Cross-Manipulation Evaluation In this part, we evaluate the generalization of the proposed method to unseen manipulations. The datasets and results are shown in Table 5. For a fair comparison, the methods compared were all re-implemented so that the training sets could be kept the same. We can see that our method shows overall superior performance in comparison to the rest. Especially, on the training set F2F, our method is superior to all other methods on all the test sets. However, the proposed method does not perform adequately on the training set NT. Our analysis suggests that our method has a relatively ideal effect on the expression transfer method based on computer graphics, while the effect on deep learning expression transfer is not very satisfactory. We calculated the average AUC in the last column. Our results are respectively 1.74%, 3.53%, 4.36%, and 0.96% higher than the second-highest. We also provide histograms to intuitively demonstrate the generalization of the proposed method against the comparison methods, as in Fig. 6.

Fig. 6
figure 6

(a) indicate training on DeepFake. (b) indicate training on Face2Face. (c) indicate training on FaceSwap. (d) indicate training on NeuralTexture

Table 6 Cross-Dataset Evaluation(AUC(%)) of face forgery detection

Cross-dataset evaluation In this part, we assess the cross-dataset generalization of the proposed method. The test datasets are Celeb-DF, DFDC, and FaceShifter. We train each model on DF, F2F, FS, and NT, respectively. We compared several SOTA deep face detection methods with good generalization performance. Li et al. [30] identify authenticity by detecting mixed boundaries. Qian. et al. [26] obtained identification clues through the frequency domain. The comparison results are shown in Table 6. Analyzing the experiment data can clearly find that our method can achieve the best or second-best results. Especially the results of training on DeepFake(DF), our method achieves the best test results on Celeb-DF, DFDC, and FaceShifter. This indicates that our method performs well in terms of generalization for forgery types of DeepFake. The training results on F2F and NT show that our method has satisfactory generalization performance on Celeb-DF and FaceShifter, and can also achieve the second best performance on DFDC. The effectiveness of our method on FS is not very satisfactory, possibly due to insufficient learning of this type of forgery in our method. In addition, we also calculated the average AUC of the four different manipulation test datasets. It can be intuitively seen that our method can achieve the best result on F2F, it is 2.71% higher than that of the second-best result method. The other three results can achieve the second-best effect.

4 Conclusion

In this paper, we provide a new feasible method for improving the generality of face forgery detection. We adopt the domain generalization theory to simulate the real and fake face feature distributions in the unknown environment. The employed technique introduces gradient disturbances to the source domain in an automatic fashion. We demonstrate the improved generalization through visualizations and quantitative results. Since the domain extension is uncontrollable in direction, it is actually generalizing in a nearly-random manner. In the future, we will investigate methods that can control domain augmentation under meaningful ranges.
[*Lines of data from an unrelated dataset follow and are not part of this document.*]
From an optimization exercise on the open Yosys and OpenROAD flow, aimed at small area and a short achievable clock period; shortcuts taken in it are not production practice. Function was not checked in any run shown here: the RTL went through the layout flow alone.

==> flow/design.v, too long to show whole: its modules and the start of the top module <==
// module mac_pipe_nxn: 2239 lines
// module mac_fa: 10 lines
// module mac_ha: 9 lines
module mac_pipe_nxn #(
    parameter int unsigned DW    = 32,
    parameter int unsigned LAT   = 3,
    parameter int unsigned GUARD = 8
) (
    input  logic                  i_clk,
    input  logic                  i_rstn,
    input  logic                  i_valid,
    output logic                  o_ready,
    input  logic                  i_multa_ns,
    input  logic                  i_multb_ns,
    input  logic [DW-1:0]         i_multa,
    input  logic [DW-1:0]         i_multb,
    input  logic                  i_acc_en,
    input  logic                  i_acc_clr,
    output logic                  o_valid,
    input  logic                  i_ready,
    output logic [2*DW-1:0]       o_product,
    output logic [2*DW+GUARD-1:0] o_acc,
    output logic                  o_acc_ovf
);
  // ...
==> flow/flow/run.sh <==
#!/bin/bash
# Layout flow: the standard flow (standard.sh, every ORFS step from synthesis to
# finish) with two settings changed:
#  - the ports are buffered with sky130_fd_sc_hd__buf_1 cells (buffer_ports -buffer_cell);
#  - the timing repair steps aim for 7.1 ns of setup slack (SETUP_SLACK_MARGIN).
# The constraints (clock period, input and output delays, loads) are the standard flow's, unchanged.
set -euo pipefail
bash standard.sh "BUFFER_PORTS_ARGS=-buffer_cell sky130_fd_sc_hd__buf_1" "SETUP_SLACK_MARGIN=7.1" finish > make_finish.log 2>&1
==> flow/standard.sh <==
#!/bin/bash
# synth_recipe.tcl (not shown) runs the flow's synth.tcl, then flattens the netlist and writes it again
# the make line also repeats each setting of config.mk as NAME=value (left out here)
make -C /OpenROAD-flow-scripts/flow DESIGN_CONFIG=/design/flow/config.mk WORK_HOME=/design/flow/orfs CLKGATE_MAP_FILE= SYNTH_SCRIPT=/design/flow/synth_recipe.tcl "${@:-finish}"
==> flow/config.mk <==
export PLATFORM = sky130hd
export DESIGN_NAME = mac_pipe_nxn
export DESIGN_NICKNAME = mac_pipe_nxn
export VERILOG_FILES = /design/flow/design.v
export SDC_FILE = /design/flow/constraint.sdc
export NUM_CORES = 4
export LEC_CHECK = 0
export ABC_AREA = 1
export CAP_MARGIN = 20
export CORE_MARGIN = 2
export CORE_UTILIZATION = 60
export CTS_BUF_LIST = sky130_fd_sc_hd__clkbuf_4
export SLEW_MARGIN = 20
export SYNTH_HIERARCHICAL = 1
export SYNTH_MINIMUM_KEEP_SIZE = 0
==> flow/constraint.sdc <==
create_clock -name core_clock -period 12.5 [get_ports {i_clk}]
set_input_delay 2.5000 -clock core_clock [delete_from_list [all_inputs] [get_ports {i_clk}]]
set_output_delay 2.5000 -clock core_clock [all_outputs]
set_load 0.01 [all_outputs]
We find that when trying to enhance the subtle manipulation traces through specifically designed CNN structures, the outputs reveal chromatic anomalies, such as hue-shifts after the proposed MSATT module. This result supports that the colors of deepfake images are actually unnatural, which will become evident with magnification. In future research, we will continue to study these hidden features, such as color features of other attributions.